Published: August 30, 2006
The other day my son was busy playing with his trucks in the family room, when he became very upset at his baby sister because she took one of his trucks, and put it in her mouth.
“That’s MY truck”, he said scolding and ripped it out of her little hands.
My daughter stared at him not understanding, and instead of yelling, she reached again for it, unaware that there was any issue of “mine or yours” at play.
“Not for a girl” said my son again and left the room with his trucks. This is when she began to cry.
I called my son back into the family room to explain the concept of sharing and being nice to his sister. I told him that his sister only wanted to be playing with him and because she loves him so much, she wants to be able to play just like he does.
“No,” he said again, “I don’t like that”.
This went back and forth for a few minutes while my daughter giggled and gurgled and sat patiently, waiting for the playing to continue with her brother. I finally placated the situation by giving my daughter a different toy and my son resumed playing with his trucks.
I had hoped before my daughter was born that he understood the concept of sharing and giving, as he certainly had never had an issue with sharing or letting other children play with his toys – so why was this any different?
The next day we all decided to go out in the backyard and play. My son was playing with his car and my daughter had found a toy that had long been forgotten in the grass and was quite content – that is – until my son spotted her playing with it.
“That’s mine!” he bellowed out and ran up to get it.
“No,” I explained, “you aren’t playing with this, and this is making your sister happy. Please share with her”. He shook his head and took it away with him across the yard.
I tried to shame him to bring it back. I tried to rationalize with him. I even resorted to bribery with him to bring it back. But there he remained firmly – standing on the other end of the yard with a toy that he never even knew was there before that day – acting as if it was the most important toy he owned.

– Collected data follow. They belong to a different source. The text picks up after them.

File: config.mk
export PLATFORM = sky130hd
export DESIGN_NAME = lpsel_select
export DESIGN_NICKNAME = d
export VERILOG_FILES = /design/src/rtl/lpsel_pkg.sv /design/src/rtl/lpsel_select.sv
export VERILOG_INCLUDE_DIRS = /design/src /design/src/rtl
export SDC_FILE = /design/constraint.sdc
export NUM_CORES = 1
export LEC_CHECK = 0
export BUFFER_PORTS_ARGS = -buffer_cell sky130_fd_sc_hd__buf_4
export CORE_MARGIN = 1
export CORE_UTILIZATION = 40
export CTS_CLUSTER_DIAMETER = 120
export DETAILED_ROUTE_END_ITERATION = 8
export SYNTH_ARGS = -nofsm -noshare
export SYNTH_HDL_FRONTEND = slang
export SYNTH_SLANG_ARGS = --single-unit
File: constraint.sdc
create_clock -name clk -period 13.55 [get_ports clk]
set_input_delay 1.355 -clock clk [delete_from_list [all_inputs] [get_ports clk]]
set_output_delay 1.355 -clock clk [all_outputs]
set_load 0.02 [all_outputs]
interface kvl_out_if;
	logic       valid;
	logic       ready;
	logic [1:0] event_res;
	logic [2:0] token_kind;
	logic [7:0] char_out;
	logic       last;

	modport source (output valid, output event_res, output token_kind, output char_out,
		output last, input ready);
	modport sink (input valid, input event_res, input token_kind, input char_out,
		input last, output ready);
endinterface

`default_nettype wire

### src/hw/rtl/kvl_lexer_core.sv
// ----------------------------------------------------------------------------
// kvl_lexer_core: input register, lexer state and step logic
// Registers one text byte, then classifies it against the lexer mode and
// produces up to two result items per byte in one pass.
// ----------------------------------------------------------------------------
`timescale 1ns / 1ps
`default_nettype none

module kvl_lexer_core import kvl_pkg::*; #(
	parameter int MAX_VALUE_CHARS = 64
) (
	input  wire logic       clk,
	input  wire logic       arst_n,
	input  wire logic       in_valid,
	output logic            in_ready,
	input  wire logic [7:0] char_in,
	input  wire logic       end_of_text,
	input  wire logic       room,
	output step_res_t       step
);

	localparam int LEN_W = $clog2(MAX_VALUE_CHARS);
	localparam logic [LEN_W-1:0] LEN_MAX = LEN_W'(MAX_VALUE_CHARS - 1);

	logic             valid_s1;
	logic [7:0]       char_s1;
	logic             eot_s1;
	mode_t            mode_q;
	mode_t            mode_d;
	logic [LEN_W-1:0] len_q;
	logic [LEN_W-1:0] len_d;
	logic             adv;
	logic [7:0]       c;
	logic             endmark;
	logic             len_ok;
	logic             fresh;
	logic [1:0]       n_c;
	result_t          res_c [2];

	// Advance the held byte once the queue can take two results
	assign adv      = valid_s1 && room;
	assign in_ready = !valid_s1 || adv;

	// Input register
	always_ff @(posedge clk or negedge arst_n) begin
		if (!arst_n) begin
			valid_s1 <= 1'b0;
		end else if (in_ready) begin
			valid_s1 <= in_valid;
		end
	end

	always_ff @(posedge clk) begin
		if (in_ready && in_valid) begin
			char_s1 <= char_in;
			eot_s1  <= end_of_text;
		end
	end

	assign c       = eot_s1 ? CH_NUL : char_s1;
	assign endmark = eot_s1 || (c == CH_NUL) || (c == CH_ETX);
	assign len_ok  = len_q < LEN_MAX;

	// Step logic: mode handling, then a fresh start for the byte that ends a token
	always_comb begin
		res_c[0] = make_res(EV_CHAR, KIND_IDENT, CH_NUL);
		res_c[1] = make_res(EV_CHAR, KIND_IDENT, CH_NUL);
		n_c      = 2'd0;
		mode_d   = mode_q;
		len_d    = len_q;
		fresh    = 1'b0;

		unique case (mode_q)
			MODE_IDENT: begin
				if (!endmark && is_ident(c)) begin
					if (len_ok) begin
						res_c[n_c[0]] = make_res(EV_CHAR, KIND_IDENT, c);
						n_c           = n_c + 2'd1;
						len_d         = len_q + LEN_W'(1);
					end
				end else begin
					res_c[n_c[0]] = make_res(EV_DONE, KIND_IDENT, CH_NUL);
					n_c           = n_c + 2'd1;
					fresh         = 1'b1;
				end
			end
			MODE_INT: begin
				if (!endmark && (is_digit(c) || (c == CH_DOT))) begin
					if (len_ok) begin
						res_c[n_c[0]] = make_res(EV_CHAR, KIND_NUMBER, c);
						n_c           = n_c + 2'd1;
						len_d         = len_q + LEN_W'(1);
					end
					if (c == CH_DOT) begin
						mode_d = MODE_REAL;
					end
				end else if (endmark || is_space(c)) begin
					res_c[n_c[0]] = make_res(EV_DONE, KIND_NUMBER, CH_NUL);
					n_c           = n_c + 2'd1;
					fresh         = 1'b1;
				end else begin
					res_c[n_c[0]] = make_res(EV_ERR, KIND_NUMBER, c);
					n_c           = n_c + 2'd1;
				end
			end
			MODE_REAL: begin
				if (!endmark && is_digit(c)) begin
					if (len_ok) begin
						res_c[n_c[0]] = make_res(EV_CHAR, KIND_NUMBER, c);
						n_c           = n_c + 2'd1;
						len_d         = len_q + LEN_W'(1);
					end
				end else begin
					res_c[n_c[0]] = make_res(EV_DONE, KIND_NUMBER, CH_NUL);
					n_c           = n_c + 2'd1;
					fresh         = 1'b1;
				end
			end
			MODE_STRING: begin
				if (endmark) begin
					// Unterminated string: flag it, then close the text
					res_c[0] = make_res(EV_ERR, KIND_STRING, CH_NUL);
					res_c[1] = make_res(EV_DONE, KIND_EOT, CH_NUL);
					n_c      = 2'd2;
					mode_d   = MODE_START;
				end else if (c == CH_QUOTE) begin
					res_c[n_c[0]] = make_res(EV_DONE, KIND_STRING, CH_NUL);
					n_c           = n_c + 2'd1;
					mode_d        = MODE_START;
				end else if (len_ok) begin
					res_c[n_c[0]] = make_res(EV_CHAR, KIND_STRING, c);
					n_c           = n_c + 2'd1;
					len_d         = len_q + LEN_W'(1);
				end
			end
			default: begin
				fresh = 1'b1;
			end
		endcase

		if (fresh) begin
			mode_d = MODE_START;
			priority if (endmark) begin
				res_c[n_c[0]] = make_res(EV_DONE, KIND_EOT, CH_NUL);
				n_c           = n_c + 2'd1;
			end else if (is_space(c)) begin
				// whitespace between tokens gives no result
			end else if (is_alpha(c) || (c == CH_UNDER)) begin
				res_c[n_c[0]] = make_res(EV_CHAR, KIND_IDENT, c);
				n_c           = n_c + 2'd1;
				len_d         = LEN_W'(1);
				mode_d        = MODE_IDENT;
			end else if (is_digit(c) || (c == CH_MINUS)) begin
				res_c[n_c[0]] = make_res(EV_CHAR, KIND_NUMBER, c);
				n_c           = n_c + 2'd1;
				len_d         = LEN_W'(1);
				mode_d        = MODE_INT;
			end else if (c == CH_EQUAL) begin
				res_c[n_c[0]] = make_res(EV_DONE, KIND_ASSIGN, CH_NUL);
				n_c           = n_c + 2'd1;
			end else if (c == CH_QUOTE) begin
				len_d  = '0;
				mode_d = MODE_STRING;
			end else begin
				res_c[n_c[0]] = make_res(EV_ERR, KIND_IDENT, c);
				n_c           = n_c + 2'd1;
			end
		end

		// Mark the final result of this byte
		if (n_c == 2'd2) begin
			res_c[1].last = 1'b1;
		end else if (n_c == 2'd1) begin
			res_c[0].last = 1'b1;
		end
	end

	// Lexer state
	always_ff @(posedge clk or negedge arst_n) begin
		if (!arst_n) begin
			mode_q <= MODE_START;
			len_q  <= '0;
		end else if (adv) begin
			mode_q <= mode_d;
			len_q  <= len_d;
		end
	end

	assign step.cnt = adv ? n_c : 2'd0;
	assign step.r0  = res_c[0];
	assign step.r1  = res_c[1];

endmodule

`default_nettype wire

### src/hw/rtl/kvl_result_fifo.sv
// ----------------------------------------------------------------------------
// kvl_result_fifo: result queue
// Takes up to two result items per cycle, hands out one per transaction.
// ----------------------------------------------------------------------------
`timescale 1ns / 1ps
`default_nettype none

module kvl_result_fifo import kvl_pkg::*; (
	input  wire logic clk,
	input  wire logic arst_n,
	input  step_res_t step,
	output logic      room,
	output logic      out_valid,
	input  wire logic out_ready,
	output result_t   out_res
);

	result_t               mem_q [FIFO_DEPTH];
	logic [FIFO_PTR_W-1:0] wptr_q;
	logic [FIFO_PTR_W-1:0] rptr_q;
	logic [FIFO_CNT_W-1:0] count_q;
	logic                  pop;

	assign out_valid = count_q != '0;
	assign out_res   = mem_q[rptr_q];
	assign pop       = out_valid && out_ready;
	// Leave space for a full two-result step
	assign room      = count_q <= FIFO_CNT_W'(FIFO_DEPTH - 2);

	// Store incoming results
	always_ff @(posedge clk) begin
		if (step.cnt != 2'd0) begin
			mem_q[wptr_q] <= step.r0;
		end
		if (step.cnt == 2'd2) begin
			mem_q[wptr_q + FIFO_PTR_W'(1)] <= step.r1;
		end
	end

	// Advance pointers and occupancy
	always_ff @(posedge clk or negedge arst_n) begin
		if (!arst_n) begin
			wptr_q  <= '0;
			rptr_q  <= '0;
			count_q <= '0;
		end else begin
			wptr_q  <= wptr_q + FIFO_PTR_W'(step.cnt);
			rptr_q  <= rptr_q + FIFO_PTR_W'(pop);
			count_q <= count_q + FIFO_CNT_W'(step.cnt) - FIFO_CNT_W'(pop);
		end
	end

endmodule

`default_nettype wire

### src/hw/rtl/key_value_text_lexer_top.sv
// Path: an accepted text byte is held in the input register, its results are
//   written into the result queue, and they leave from the queue.
// Throughput: one text byte per cycle while the queue holds at most two results;
//   results leave one per cycle, while res_out is ready, from a four-entry queue.
// Reset: arst_n clears lexer mode, value length, input valid, queue pointers, count.
// ----------------------------------------------------------------------------
// key_value_text_lexer_top: key = value text lexer
// Tokenizes a byte stream into identifiers, numbers, '=' and strings.
// ----------------------------------------------------------------------------
`timescale 1ns / 1ps
`default_nettype none

module key_value_text_lexer_top import kvl_pkg::*; #(
	parameter int MAX_VALUE_CHARS = 64
) (
	input  wire logic clk,
	input  wire logic arst_n,
	kvl_in_if.sink    text_in,
	kvl_out_if.source res_out
);

	step_res_t step;
	logic      room;
	logic      out_valid;
	result_t   out_res;

	// Lexer core
	kvl_lexer_core #(
		.MAX_VALUE_CHARS(MAX_VALUE_CHARS)
	) u_core (
		.clk        (clk),
		.arst_n     (arst_n),
		.in_valid   (text_in.valid),
		.in_ready   (text_in.ready),
		.char_in    (text_in.char_in),
		.end_of_text(text_in.end_of_text),
		.room       (room),
		.step       (step)
	);

	// Result queue
	kvl_result_fifo u_fifo (
		.clk      (clk),
		.arst_n   (arst_n),
		.step     (step),
		.room     (room),
		.out_valid(out_valid),
		.out_ready(res_out.ready),
		.out_res  (out_res)
	);

	assign res_out.valid      = out_valid;
	assign res_out.event_res  = out_res.event_res;
	assign res_out.token_kind = out_res.token_kind;
	assign res_out.char_out   = out_res.char_out;
	assign res_out.last       = out_res.last;

endmodule

`default_nettype wire

### src/flat_wrapper.sv
// flat-port wrapper written by rule: the top's interface ports become plain ports
module key_value_text_lexer_top_flat import kvl_pkg::*;
#(
	parameter int MAX_VALUE_CHARS = 64
)
  (clk, arst_n, text_in_valid, text_in_char_in, text_in_end_of_text, text_in_ready, res_out_valid, res_out_event_res, res_out_token_kind, res_out_char_out, res_out_last, res_out_ready);
  kvl_in_if text_in_i ();
  kvl_out_if res_out_i ();
  input  wire logic clk;
  input  wire logic arst_n;
  input wire logic [$bits(text_in_i.valid)-1:0] text_in_valid;
  input wire logic [$bits(text_in_i.char_in)-1:0] text_in_char_in;
  input wire logic [$bits(text_in_i.end_of_text)-1:0] text_in_end_of_text;
  output wire logic [$bits(text_in_i.ready)-1:0] text_in_ready;
  output wire logic [$bits(res_out_i.valid)-1:0] res_out_valid;
  output wire logic [$bits(res_out_i.event_res)-1:0] res_out_event_res;
  output wire logic [$bits(res_out_i.token_kind)-1:0] res_out_token_kind;
  output wire logic [$bits(res_out_i.char_out)-1:0] res_out_char_out;
  output wire logic [$bits(res_out_i.last)-1:0] res_out_last;
  input wire logic [$bits(res_out_i.ready)-1:0] res_out_ready;
  assign text_in_i.valid = text_in_valid;
  assign text_in_i.char_in = text_in_char_in;
  assign text_in_i.end_of_text = text_in_end_of_text;
  assign text_in_ready = text_in_i.ready;
  assign res_out_valid = res_out_i.valid;
  assign res_out_event_res = res_out_i.event_res;
  assign res_out_token_kind = res_out_i.token_kind;
  assign res_out_char_out = res_out_i.char_out;
  assign res_out_last = res_out_i.last;
  assign res_out_i.ready = res_out_ready;
  key_value_text_lexer_top #(.MAX_VALUE_CHARS(MAX_VALUE_CHARS)) u_core (.clk(clk), .arst_n(arst_n), .text_in(text_in_i), .res_out(res_out_i));
endmodule
==> src/hw/rtl/utcd_pkg.sv <==
// Shared constants, register codes and the month-length table for the
// UTC to local civil date pipeline. No dependencies.
package utcd_pkg;

	localparam int TIME_BITS_DEF = 40;
	localparam int OUT_W = 40;
	localparam int SEC_PER_DAY = 86400;
	localparam int DST_START_SEC = 10 * 3600;
	localparam int DST_END_SEC = 9 * 3600;

	localparam logic signed [10:0] OFF_DAYLIGHT = -11'sd420;
	localparam logic signed [10:0] OFF_STANDARD = -11'sd480;
	localparam logic signed [10:0] OFF_MIN = -11'sd720;
	localparam logic signed [10:0] OFF_MAX = 11'sd840;
	localparam logic signed [10:0] OFF_RESET = -11'sd480;

	typedef enum logic {
		REG_AUTO  = 1'b0,
		REG_FIXED = 1'b1
	} reg_idx_t;

	function automatic logic [4:0] month_len(input logic [3:0] m, input logic leap);
		logic [4:0] n;
		case (m)
			4'd2: begin
				n = leap ? 5'd29 : 5'd28;
			end
			4'd4, 4'd6, 4'd9, 4'd11: begin
				n = 5'd30;
			end
			default: begin
				n = 5'd31;
			end
		endcase
		return n;
	endfunction

endpackage

==> src/hw/rtl/utcd_cdiv.sv <==
// Pipelined restoring divider by a constant, K quotient bits per stage,
// with a sideband that travels alongside. Standalone, no package needed.
module utcd_cdiv #(
	parameter int W  = 34,
	parameter int D  = 675,
	parameter int K  = 8,
	parameter int SW = 7
) (
	input  logic                 clk,
	input  logic                 arst_n,
	input  logic                 in_valid,
	output logic                 in_ready,
	input  logic [W-1:0]         in_num,
	input  logic [SW-1:0]        in_side,
	output logic                 out_valid,
	input  logic                 out_ready,
	output logic [W-1:0]         out_quo,
	output logic [$clog2(D)-1:0] out_rem,
	output logic [SW-1:0]        out_side
);
	localparam int RW = $clog2(D);
	localparam int NS = (W + K - 1) / K;
	localparam int WP = NS * K;
	localparam logic [RW:0] DV = (RW + 1)'(D);

	typedef struct packed {
		logic [RW-1:0] r;
		logic [WP-1:0] a;
	} work_t;

	function automatic work_t step(input work_t w);
		work_t o;
		logic [RW:0] t;
		o = w;
		for (int i = 0; i < K; i++) begin
			t = {o.r, o.a[WP-1]};
			o.a = {o.a[WP-2:0], 1'b0};
			if (t >= DV) begin
				t = t - DV;
				o.a[0] = 1'b1;
			end
			o.r = t[RW-1:0];
		end
		return o;
	endfunction

	work_t       work_s [NS];
	logic [SW-1:0] side_s [NS];
	logic        vld_s  [NS];
	logic [NS:0] rdy;

	assign rdy[NS] = out_ready;

	for (genvar j = 0; j < NS; j++) begin : g_stage
		work_t         prev_w;
		logic          prev_v;
		logic [SW-1:0] prev_side;

		if (j == 0) begin : g_first
			assign prev_w.r = '0;
			assign prev_w.a = WP'(in_num);
			assign prev_v = in_valid;
			assign prev_side = in_side;
		end else begin : g_next
			assign prev_w = work_s[j-1];
			assign prev_v = vld_s[j-1];
			assign prev_side = side_s[j-1];
		end

		// stage advances when empty or when the next one takes its word
		assign rdy[j] = !vld_s[j] || rdy[j+1];

		always_ff @(posedge clk or negedge arst_n) begin
			if (!arst_n) begin
				vld_s[j] <= 1'b0;
			end else if (rdy[j]) begin
				vld_s[j] <= prev_v;
			end
		end

		always_ff @(posedge clk) begin
			if (rdy[j] && prev_v) begin
				work_s[j] <= step(prev_w);
				side_s[j] <= prev_side;
			end
		end
	end

	assign in_ready = rdy[0];
	assign out_valid = vld_s[NS-1];
	assign out_quo = work_s[NS-1].a[W-1:0];
	assign out_rem = work_s[NS-1].r;
	assign out_side = side_s[NS-1];

endmodule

I was shocked. Why was he acting this way? I had tried so hard to ensure that both children received as much attention from me as possible. So where did this behaviour originate from?
I was becoming worried that this might affect their relationship as brother and sister. Did he not care about his sister? I had purposefully spaced almost three years between the two of them to ensure that jealousy or competitive issues wouldn’t play a factor as much.
The next morning as I was making breakfast, while my daughter was in her playpen and my son was sitting on the couch, I heard my daughter scream again.
Oh no, I thought to myself, here we go again. But when I entered the family room the screaming suddenly stopped.
“What happened?” I asked my son.
“She was sad because she didn’t want to be in there anymore,” he said seriously pointing to the playpen. “So I gave her one of my toys and now she’s happy again, Mommy – see?”
I looked over to see my daughter happily chewing on a large, soft car toy that is one of my son’s favourites.
The love and nurturing that I gave him was being passed on in one simple gesture – quietly understood – a brother’s love for his sister had been there all along.